Task brief - Report the count of lines containing the word "other" in the entries below, and nothing more.

[Collected data]
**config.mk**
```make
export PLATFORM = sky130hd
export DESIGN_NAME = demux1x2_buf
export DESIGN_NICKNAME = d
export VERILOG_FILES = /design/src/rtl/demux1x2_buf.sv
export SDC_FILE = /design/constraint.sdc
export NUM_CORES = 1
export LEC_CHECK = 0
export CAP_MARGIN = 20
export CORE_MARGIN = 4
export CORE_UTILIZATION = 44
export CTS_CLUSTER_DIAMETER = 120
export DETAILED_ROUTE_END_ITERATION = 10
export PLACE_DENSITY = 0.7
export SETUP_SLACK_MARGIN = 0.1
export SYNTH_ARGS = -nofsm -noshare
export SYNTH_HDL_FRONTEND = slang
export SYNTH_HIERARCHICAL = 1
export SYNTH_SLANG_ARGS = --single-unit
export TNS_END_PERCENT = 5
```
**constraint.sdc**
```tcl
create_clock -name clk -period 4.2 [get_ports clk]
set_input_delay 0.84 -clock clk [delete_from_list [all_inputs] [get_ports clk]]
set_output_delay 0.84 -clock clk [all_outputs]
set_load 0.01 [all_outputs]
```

---

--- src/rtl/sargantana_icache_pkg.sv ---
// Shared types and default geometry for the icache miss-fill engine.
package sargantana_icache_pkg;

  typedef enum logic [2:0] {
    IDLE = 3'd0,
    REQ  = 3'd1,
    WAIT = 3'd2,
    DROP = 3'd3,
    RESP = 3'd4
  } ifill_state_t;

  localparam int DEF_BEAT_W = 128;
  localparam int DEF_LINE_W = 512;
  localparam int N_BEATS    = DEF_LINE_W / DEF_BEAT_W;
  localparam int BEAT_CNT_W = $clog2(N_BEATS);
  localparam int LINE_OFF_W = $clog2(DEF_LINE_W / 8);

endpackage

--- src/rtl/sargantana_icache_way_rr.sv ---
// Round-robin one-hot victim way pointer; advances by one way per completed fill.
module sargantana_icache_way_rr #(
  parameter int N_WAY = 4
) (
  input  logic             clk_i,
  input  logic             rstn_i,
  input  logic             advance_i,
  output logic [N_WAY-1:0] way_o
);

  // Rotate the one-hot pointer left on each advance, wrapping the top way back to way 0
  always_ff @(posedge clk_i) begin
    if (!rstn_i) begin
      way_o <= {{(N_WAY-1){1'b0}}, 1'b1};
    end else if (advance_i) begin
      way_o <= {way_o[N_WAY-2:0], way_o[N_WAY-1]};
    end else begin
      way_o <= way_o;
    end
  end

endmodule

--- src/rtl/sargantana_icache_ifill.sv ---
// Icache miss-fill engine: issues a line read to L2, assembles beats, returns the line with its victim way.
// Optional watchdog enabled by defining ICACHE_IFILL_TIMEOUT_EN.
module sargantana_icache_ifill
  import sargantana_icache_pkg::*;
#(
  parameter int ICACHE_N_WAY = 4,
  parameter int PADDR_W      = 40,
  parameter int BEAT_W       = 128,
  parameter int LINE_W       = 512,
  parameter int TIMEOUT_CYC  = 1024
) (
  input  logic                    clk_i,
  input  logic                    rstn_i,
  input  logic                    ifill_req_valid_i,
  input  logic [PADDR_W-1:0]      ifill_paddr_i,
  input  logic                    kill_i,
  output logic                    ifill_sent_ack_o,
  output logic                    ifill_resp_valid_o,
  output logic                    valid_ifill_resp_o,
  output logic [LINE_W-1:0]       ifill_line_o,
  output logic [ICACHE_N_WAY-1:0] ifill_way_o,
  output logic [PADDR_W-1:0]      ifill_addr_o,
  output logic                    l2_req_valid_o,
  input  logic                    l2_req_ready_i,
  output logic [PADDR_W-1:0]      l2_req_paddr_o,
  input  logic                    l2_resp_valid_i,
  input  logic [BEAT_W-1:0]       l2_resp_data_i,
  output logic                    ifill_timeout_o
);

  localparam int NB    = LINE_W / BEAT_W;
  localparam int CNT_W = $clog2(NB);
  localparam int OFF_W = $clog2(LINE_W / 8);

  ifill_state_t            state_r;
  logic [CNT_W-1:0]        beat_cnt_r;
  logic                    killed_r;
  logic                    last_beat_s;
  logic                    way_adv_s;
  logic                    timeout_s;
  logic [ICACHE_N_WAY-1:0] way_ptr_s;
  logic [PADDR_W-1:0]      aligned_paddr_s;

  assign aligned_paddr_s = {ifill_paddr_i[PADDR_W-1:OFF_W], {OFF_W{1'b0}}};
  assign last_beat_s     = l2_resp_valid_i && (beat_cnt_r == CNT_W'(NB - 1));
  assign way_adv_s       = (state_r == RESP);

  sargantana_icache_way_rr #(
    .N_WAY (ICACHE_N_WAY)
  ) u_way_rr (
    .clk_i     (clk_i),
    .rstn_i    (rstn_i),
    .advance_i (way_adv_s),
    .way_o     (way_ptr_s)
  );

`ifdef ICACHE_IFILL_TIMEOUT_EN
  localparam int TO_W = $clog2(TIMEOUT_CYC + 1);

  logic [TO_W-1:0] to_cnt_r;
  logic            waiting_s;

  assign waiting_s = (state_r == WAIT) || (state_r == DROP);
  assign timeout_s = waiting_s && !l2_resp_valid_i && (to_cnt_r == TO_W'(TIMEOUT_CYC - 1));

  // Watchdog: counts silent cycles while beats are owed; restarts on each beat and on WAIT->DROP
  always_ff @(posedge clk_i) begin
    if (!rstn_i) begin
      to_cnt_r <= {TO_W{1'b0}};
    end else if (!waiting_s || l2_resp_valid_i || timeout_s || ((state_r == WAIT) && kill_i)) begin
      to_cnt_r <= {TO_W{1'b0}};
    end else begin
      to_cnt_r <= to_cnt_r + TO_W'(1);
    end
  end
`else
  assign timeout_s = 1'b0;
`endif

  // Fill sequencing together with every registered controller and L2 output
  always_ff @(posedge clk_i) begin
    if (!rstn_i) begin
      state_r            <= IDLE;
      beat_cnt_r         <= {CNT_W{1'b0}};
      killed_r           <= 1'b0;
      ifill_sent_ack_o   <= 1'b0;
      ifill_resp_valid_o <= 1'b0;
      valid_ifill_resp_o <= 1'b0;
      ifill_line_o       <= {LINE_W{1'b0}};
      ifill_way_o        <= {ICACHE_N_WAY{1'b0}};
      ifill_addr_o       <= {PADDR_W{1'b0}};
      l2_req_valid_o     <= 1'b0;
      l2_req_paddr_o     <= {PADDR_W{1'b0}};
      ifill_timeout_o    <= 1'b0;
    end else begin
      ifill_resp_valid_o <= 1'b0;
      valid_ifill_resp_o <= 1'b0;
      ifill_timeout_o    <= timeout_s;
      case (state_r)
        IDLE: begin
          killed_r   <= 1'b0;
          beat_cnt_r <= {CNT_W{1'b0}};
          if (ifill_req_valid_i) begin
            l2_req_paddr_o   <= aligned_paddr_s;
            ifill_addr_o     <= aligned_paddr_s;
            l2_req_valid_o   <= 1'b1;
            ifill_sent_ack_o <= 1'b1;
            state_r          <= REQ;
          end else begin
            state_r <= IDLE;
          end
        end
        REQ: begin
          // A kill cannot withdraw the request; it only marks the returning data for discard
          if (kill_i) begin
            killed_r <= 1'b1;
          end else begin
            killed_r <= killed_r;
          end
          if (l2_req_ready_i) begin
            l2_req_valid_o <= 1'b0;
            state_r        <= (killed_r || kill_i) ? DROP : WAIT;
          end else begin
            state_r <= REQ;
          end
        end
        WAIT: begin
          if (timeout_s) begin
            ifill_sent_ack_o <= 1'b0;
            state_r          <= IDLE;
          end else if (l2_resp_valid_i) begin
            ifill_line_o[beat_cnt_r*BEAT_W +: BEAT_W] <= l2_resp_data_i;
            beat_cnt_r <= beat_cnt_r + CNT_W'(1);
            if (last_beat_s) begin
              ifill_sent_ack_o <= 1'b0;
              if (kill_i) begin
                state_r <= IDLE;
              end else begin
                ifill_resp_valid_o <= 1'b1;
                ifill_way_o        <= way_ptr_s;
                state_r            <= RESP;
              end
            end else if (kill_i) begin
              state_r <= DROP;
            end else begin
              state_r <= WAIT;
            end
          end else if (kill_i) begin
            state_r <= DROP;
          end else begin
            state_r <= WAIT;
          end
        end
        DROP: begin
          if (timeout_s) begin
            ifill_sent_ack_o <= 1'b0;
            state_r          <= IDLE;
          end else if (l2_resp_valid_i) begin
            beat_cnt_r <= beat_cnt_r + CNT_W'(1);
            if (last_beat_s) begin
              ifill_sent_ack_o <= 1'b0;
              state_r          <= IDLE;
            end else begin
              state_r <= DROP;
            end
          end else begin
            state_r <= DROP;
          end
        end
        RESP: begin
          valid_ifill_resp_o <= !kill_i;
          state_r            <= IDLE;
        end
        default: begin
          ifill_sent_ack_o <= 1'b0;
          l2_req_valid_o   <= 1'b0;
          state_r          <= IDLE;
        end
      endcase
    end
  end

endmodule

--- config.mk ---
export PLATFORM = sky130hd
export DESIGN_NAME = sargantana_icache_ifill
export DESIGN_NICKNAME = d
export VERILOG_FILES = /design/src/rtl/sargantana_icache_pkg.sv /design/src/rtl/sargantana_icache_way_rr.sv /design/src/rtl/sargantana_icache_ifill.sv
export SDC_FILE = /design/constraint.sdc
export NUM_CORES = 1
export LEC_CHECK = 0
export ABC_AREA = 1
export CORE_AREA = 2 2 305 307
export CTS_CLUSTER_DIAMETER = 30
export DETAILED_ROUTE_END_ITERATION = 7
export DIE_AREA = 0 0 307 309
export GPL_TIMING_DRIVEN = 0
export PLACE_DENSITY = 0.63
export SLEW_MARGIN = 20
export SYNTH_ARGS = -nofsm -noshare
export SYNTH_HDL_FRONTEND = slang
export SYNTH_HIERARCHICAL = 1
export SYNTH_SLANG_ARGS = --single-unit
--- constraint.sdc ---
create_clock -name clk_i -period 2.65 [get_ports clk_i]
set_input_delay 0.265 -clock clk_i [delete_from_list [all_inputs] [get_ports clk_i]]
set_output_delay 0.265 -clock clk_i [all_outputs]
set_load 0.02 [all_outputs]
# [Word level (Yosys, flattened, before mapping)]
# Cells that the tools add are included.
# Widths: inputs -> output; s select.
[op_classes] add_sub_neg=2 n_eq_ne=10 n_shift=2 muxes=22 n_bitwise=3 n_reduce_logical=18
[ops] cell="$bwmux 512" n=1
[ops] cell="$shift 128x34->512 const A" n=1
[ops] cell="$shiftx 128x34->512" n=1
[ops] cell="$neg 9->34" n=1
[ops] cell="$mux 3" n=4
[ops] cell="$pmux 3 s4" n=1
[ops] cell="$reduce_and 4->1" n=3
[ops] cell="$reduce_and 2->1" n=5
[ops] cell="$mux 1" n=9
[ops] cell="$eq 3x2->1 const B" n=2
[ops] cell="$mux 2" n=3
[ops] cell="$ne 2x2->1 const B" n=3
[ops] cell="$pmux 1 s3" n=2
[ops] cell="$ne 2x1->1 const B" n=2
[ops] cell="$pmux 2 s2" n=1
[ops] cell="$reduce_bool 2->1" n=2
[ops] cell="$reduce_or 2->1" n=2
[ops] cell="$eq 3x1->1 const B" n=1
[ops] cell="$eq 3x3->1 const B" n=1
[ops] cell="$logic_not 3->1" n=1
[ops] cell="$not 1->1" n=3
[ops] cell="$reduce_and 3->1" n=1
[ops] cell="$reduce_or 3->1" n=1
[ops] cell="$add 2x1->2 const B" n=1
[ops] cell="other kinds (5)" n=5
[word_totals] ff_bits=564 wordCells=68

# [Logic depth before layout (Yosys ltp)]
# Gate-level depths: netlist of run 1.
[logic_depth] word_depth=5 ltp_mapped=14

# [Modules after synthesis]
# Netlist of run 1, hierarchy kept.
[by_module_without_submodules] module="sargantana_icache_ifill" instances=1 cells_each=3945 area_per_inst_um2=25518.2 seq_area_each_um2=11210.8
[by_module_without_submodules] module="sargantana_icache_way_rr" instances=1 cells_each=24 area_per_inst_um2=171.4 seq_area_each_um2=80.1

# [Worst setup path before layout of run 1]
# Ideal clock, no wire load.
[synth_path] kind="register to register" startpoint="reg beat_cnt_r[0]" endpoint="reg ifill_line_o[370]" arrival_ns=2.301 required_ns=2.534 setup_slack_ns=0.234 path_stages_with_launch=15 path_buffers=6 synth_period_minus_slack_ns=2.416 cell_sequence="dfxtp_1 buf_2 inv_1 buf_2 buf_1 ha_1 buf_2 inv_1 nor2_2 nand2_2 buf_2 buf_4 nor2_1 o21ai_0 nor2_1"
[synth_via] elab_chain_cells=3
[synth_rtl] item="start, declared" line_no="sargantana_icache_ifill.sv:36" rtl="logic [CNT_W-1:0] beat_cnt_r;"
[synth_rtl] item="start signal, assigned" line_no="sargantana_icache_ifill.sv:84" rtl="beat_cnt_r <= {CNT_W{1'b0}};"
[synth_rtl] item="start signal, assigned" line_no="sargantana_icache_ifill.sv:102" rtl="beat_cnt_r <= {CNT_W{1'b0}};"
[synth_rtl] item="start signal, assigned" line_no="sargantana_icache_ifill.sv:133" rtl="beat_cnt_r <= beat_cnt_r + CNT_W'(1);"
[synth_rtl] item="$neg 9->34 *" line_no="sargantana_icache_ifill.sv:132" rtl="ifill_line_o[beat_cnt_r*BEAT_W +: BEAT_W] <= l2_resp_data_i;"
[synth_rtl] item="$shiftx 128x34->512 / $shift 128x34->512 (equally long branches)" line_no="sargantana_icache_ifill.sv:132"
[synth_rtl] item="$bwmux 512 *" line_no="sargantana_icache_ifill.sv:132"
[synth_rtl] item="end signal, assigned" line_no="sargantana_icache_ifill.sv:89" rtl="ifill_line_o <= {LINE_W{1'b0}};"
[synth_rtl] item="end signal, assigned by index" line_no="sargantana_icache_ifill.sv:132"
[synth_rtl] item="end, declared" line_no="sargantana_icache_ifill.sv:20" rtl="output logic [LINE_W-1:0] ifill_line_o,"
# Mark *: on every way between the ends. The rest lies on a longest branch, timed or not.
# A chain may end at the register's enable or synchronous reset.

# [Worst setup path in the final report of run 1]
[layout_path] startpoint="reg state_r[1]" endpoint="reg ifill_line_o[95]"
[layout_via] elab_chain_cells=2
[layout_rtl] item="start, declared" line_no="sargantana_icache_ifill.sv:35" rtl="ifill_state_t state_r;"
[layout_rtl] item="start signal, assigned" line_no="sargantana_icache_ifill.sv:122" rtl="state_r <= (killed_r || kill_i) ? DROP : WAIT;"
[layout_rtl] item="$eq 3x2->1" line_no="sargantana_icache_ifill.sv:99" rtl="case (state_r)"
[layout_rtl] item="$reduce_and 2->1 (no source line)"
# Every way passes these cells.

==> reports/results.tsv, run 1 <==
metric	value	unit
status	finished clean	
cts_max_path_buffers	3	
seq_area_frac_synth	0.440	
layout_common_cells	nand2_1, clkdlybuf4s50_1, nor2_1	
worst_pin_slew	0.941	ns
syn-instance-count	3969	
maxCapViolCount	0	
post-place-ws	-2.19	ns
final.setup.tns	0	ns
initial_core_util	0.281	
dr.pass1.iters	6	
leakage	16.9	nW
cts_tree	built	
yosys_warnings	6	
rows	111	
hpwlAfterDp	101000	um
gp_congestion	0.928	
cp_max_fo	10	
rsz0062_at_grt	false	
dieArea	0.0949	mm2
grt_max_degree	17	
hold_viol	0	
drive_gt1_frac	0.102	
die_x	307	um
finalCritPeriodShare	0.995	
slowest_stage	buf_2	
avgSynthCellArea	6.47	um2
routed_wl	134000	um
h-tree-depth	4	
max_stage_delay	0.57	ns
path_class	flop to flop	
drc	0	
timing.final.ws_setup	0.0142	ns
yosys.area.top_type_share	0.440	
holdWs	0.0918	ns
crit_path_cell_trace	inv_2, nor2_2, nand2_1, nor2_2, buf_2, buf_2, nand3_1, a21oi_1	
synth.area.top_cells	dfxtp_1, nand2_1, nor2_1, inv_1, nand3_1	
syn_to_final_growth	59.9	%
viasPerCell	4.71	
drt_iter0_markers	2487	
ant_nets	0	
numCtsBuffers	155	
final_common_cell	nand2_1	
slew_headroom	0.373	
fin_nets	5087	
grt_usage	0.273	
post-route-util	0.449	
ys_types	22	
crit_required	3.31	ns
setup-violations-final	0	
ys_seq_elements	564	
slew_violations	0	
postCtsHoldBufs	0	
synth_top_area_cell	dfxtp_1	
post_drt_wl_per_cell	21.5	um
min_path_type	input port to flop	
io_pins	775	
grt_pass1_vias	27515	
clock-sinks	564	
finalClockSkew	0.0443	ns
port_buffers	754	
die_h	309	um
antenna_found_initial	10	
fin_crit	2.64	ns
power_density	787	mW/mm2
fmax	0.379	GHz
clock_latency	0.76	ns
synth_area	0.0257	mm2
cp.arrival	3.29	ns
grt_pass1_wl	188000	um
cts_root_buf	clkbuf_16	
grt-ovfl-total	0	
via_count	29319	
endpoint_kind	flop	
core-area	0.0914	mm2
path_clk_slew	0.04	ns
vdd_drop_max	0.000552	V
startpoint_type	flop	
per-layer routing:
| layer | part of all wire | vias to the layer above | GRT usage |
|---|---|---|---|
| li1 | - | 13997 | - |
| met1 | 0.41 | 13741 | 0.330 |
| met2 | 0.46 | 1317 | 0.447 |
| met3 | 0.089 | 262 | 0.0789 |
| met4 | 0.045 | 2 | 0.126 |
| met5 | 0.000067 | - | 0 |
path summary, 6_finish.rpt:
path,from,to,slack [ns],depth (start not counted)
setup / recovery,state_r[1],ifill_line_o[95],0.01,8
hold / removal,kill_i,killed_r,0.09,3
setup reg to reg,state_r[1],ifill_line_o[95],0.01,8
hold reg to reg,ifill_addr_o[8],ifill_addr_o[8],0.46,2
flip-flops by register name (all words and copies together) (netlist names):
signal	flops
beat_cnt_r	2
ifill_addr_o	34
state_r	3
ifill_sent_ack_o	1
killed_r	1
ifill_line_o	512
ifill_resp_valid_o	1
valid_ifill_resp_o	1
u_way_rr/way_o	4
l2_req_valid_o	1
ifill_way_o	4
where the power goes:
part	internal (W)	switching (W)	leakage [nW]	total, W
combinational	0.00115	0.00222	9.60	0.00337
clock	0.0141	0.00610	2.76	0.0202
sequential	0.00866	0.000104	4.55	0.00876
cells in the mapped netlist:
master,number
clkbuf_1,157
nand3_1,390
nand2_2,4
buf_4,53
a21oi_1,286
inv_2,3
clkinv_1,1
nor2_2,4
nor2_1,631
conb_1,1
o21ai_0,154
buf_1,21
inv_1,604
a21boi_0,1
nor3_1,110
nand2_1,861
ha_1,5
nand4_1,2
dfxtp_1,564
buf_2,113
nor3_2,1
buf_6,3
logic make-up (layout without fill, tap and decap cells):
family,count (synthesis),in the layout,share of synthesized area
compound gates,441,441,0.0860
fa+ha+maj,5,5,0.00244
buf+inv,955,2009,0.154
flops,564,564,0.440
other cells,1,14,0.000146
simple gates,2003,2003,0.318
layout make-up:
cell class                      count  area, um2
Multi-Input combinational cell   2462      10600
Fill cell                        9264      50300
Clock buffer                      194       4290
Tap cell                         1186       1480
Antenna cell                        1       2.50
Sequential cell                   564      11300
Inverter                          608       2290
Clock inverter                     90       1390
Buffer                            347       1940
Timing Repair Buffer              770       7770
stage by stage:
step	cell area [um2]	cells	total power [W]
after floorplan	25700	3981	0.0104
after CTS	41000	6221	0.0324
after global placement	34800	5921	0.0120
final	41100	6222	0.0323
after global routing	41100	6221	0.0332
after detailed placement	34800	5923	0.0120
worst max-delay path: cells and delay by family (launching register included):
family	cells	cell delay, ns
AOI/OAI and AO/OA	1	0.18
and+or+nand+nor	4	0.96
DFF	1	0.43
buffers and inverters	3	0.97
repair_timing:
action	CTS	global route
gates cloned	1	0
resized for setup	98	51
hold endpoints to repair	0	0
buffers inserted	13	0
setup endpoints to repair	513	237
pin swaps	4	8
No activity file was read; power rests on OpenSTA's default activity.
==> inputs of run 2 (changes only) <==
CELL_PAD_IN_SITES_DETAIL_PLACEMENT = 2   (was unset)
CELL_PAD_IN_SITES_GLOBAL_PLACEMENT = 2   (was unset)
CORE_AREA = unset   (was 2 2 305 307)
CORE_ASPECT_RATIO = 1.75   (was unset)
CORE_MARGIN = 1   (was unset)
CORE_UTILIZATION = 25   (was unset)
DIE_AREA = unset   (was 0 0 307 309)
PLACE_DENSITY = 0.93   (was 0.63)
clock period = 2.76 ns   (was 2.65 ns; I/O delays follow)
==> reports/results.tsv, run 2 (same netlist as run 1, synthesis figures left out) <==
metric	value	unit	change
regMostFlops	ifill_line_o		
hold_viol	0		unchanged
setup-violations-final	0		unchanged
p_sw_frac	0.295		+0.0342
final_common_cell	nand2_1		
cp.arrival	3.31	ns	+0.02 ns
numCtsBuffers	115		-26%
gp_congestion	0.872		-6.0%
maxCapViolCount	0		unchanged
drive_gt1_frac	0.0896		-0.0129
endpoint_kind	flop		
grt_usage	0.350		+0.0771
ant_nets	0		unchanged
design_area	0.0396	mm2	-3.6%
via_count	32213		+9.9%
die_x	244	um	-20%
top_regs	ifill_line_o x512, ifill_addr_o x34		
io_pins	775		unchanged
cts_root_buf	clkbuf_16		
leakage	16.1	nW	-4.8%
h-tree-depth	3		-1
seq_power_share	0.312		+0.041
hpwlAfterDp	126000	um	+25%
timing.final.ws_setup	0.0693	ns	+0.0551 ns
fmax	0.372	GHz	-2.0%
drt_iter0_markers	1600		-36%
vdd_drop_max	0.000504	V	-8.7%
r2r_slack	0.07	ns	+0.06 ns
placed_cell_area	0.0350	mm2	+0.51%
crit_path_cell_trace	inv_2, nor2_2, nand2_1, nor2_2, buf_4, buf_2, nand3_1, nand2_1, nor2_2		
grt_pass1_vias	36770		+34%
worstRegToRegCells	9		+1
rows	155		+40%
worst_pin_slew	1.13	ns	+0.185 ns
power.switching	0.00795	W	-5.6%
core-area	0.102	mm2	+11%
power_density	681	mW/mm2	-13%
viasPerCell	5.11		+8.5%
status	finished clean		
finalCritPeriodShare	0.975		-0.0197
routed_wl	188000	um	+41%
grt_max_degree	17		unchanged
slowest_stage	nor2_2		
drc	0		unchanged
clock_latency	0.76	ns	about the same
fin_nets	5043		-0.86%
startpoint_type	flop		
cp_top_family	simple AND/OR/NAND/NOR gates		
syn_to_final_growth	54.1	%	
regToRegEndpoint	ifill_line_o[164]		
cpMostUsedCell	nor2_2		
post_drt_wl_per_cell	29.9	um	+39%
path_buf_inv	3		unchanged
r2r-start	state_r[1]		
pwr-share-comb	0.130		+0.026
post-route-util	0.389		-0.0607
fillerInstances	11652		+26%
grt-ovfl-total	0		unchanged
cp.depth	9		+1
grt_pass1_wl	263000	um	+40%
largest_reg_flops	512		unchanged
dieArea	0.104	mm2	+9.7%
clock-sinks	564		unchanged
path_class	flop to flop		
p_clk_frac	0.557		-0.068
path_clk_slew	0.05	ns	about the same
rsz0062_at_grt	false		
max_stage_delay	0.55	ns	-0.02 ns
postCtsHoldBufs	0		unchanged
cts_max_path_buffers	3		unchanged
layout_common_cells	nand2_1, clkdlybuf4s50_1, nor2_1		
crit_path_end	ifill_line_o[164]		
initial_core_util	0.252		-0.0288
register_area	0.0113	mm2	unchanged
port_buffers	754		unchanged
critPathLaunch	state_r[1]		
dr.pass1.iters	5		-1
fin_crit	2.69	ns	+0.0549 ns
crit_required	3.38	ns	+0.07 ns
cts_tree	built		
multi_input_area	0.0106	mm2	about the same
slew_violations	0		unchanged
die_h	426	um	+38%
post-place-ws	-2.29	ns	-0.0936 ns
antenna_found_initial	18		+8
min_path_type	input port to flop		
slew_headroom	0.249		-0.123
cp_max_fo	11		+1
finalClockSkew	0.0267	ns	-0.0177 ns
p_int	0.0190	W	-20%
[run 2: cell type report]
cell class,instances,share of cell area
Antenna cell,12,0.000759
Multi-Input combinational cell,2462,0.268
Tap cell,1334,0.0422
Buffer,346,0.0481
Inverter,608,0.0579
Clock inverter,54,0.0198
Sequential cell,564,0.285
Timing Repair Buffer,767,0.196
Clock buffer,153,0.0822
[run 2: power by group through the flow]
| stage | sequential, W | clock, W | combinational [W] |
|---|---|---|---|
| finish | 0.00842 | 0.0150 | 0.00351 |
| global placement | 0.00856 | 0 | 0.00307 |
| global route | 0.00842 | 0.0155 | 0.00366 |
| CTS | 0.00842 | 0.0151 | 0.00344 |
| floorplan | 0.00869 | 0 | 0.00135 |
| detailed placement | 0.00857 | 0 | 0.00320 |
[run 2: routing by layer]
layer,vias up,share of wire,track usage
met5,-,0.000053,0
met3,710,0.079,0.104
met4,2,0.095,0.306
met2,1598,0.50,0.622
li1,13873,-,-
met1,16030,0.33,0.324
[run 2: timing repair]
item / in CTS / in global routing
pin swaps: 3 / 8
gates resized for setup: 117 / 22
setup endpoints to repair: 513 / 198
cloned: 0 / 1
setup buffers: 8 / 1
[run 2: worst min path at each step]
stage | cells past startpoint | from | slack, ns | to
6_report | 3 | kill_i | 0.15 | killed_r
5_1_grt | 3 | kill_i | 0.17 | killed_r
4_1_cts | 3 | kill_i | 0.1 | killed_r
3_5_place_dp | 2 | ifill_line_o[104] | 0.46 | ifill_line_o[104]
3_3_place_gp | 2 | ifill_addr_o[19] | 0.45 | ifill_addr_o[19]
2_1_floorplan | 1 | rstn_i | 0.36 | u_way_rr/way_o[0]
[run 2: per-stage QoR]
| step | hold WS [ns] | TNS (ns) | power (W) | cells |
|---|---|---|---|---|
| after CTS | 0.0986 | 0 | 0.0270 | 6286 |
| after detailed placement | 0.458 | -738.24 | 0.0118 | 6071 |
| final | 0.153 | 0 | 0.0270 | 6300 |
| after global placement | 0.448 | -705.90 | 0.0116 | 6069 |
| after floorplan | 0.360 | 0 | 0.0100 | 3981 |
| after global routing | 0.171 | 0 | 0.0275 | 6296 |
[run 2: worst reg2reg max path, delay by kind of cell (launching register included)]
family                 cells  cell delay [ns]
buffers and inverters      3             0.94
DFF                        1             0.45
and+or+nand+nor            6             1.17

Final answer - 2